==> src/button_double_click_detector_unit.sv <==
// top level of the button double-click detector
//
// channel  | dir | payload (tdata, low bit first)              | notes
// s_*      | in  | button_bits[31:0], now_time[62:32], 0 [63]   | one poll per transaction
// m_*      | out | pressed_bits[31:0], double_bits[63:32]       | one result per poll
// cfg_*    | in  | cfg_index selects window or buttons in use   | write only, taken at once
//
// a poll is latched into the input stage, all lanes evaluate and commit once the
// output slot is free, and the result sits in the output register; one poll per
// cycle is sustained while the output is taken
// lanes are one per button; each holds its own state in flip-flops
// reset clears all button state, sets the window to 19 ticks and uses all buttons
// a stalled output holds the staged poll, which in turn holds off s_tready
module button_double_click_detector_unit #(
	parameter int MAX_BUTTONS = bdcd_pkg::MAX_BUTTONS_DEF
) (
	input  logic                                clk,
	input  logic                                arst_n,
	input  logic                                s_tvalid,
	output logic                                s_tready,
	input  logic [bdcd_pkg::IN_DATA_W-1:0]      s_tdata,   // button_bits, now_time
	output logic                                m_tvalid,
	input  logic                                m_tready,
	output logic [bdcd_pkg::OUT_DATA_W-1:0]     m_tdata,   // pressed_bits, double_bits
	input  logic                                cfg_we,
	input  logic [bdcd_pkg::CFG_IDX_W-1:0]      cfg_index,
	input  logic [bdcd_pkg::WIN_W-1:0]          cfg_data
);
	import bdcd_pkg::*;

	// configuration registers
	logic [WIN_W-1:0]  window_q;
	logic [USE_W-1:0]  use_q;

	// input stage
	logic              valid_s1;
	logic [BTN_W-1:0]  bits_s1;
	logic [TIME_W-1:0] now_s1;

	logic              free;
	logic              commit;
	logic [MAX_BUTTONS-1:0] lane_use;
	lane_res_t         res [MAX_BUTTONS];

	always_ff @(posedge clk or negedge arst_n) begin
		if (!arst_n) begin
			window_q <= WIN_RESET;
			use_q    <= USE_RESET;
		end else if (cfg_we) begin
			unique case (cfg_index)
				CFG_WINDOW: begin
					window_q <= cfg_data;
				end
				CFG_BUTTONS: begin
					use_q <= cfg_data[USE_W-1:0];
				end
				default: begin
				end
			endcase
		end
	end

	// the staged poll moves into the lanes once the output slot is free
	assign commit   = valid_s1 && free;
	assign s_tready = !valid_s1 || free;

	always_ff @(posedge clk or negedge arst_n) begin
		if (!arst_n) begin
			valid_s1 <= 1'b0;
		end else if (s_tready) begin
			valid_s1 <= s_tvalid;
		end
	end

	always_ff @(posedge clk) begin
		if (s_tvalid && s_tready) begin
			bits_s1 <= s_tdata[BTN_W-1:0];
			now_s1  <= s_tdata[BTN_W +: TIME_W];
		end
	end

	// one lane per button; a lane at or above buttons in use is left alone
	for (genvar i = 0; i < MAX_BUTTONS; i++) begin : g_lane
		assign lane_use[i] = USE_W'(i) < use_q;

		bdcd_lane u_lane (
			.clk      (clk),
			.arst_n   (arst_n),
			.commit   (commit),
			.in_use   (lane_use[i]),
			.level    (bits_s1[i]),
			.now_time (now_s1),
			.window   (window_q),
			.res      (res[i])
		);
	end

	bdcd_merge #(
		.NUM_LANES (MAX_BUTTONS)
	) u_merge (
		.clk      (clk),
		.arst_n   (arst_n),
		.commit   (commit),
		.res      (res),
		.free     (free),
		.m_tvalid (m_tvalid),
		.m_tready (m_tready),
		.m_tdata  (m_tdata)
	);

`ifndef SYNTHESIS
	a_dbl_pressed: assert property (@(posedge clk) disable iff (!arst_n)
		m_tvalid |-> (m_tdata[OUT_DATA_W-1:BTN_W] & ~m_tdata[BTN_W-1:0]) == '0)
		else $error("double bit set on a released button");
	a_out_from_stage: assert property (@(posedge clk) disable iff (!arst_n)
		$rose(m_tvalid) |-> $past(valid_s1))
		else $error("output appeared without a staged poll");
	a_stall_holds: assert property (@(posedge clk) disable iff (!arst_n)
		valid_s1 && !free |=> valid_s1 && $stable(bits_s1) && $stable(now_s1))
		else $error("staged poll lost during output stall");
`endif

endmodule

---+---

**Directions for this task**. Determine the count of lines that include the word "staged" in the listing, and state nothing but that count.

**Response for this exercise**. 4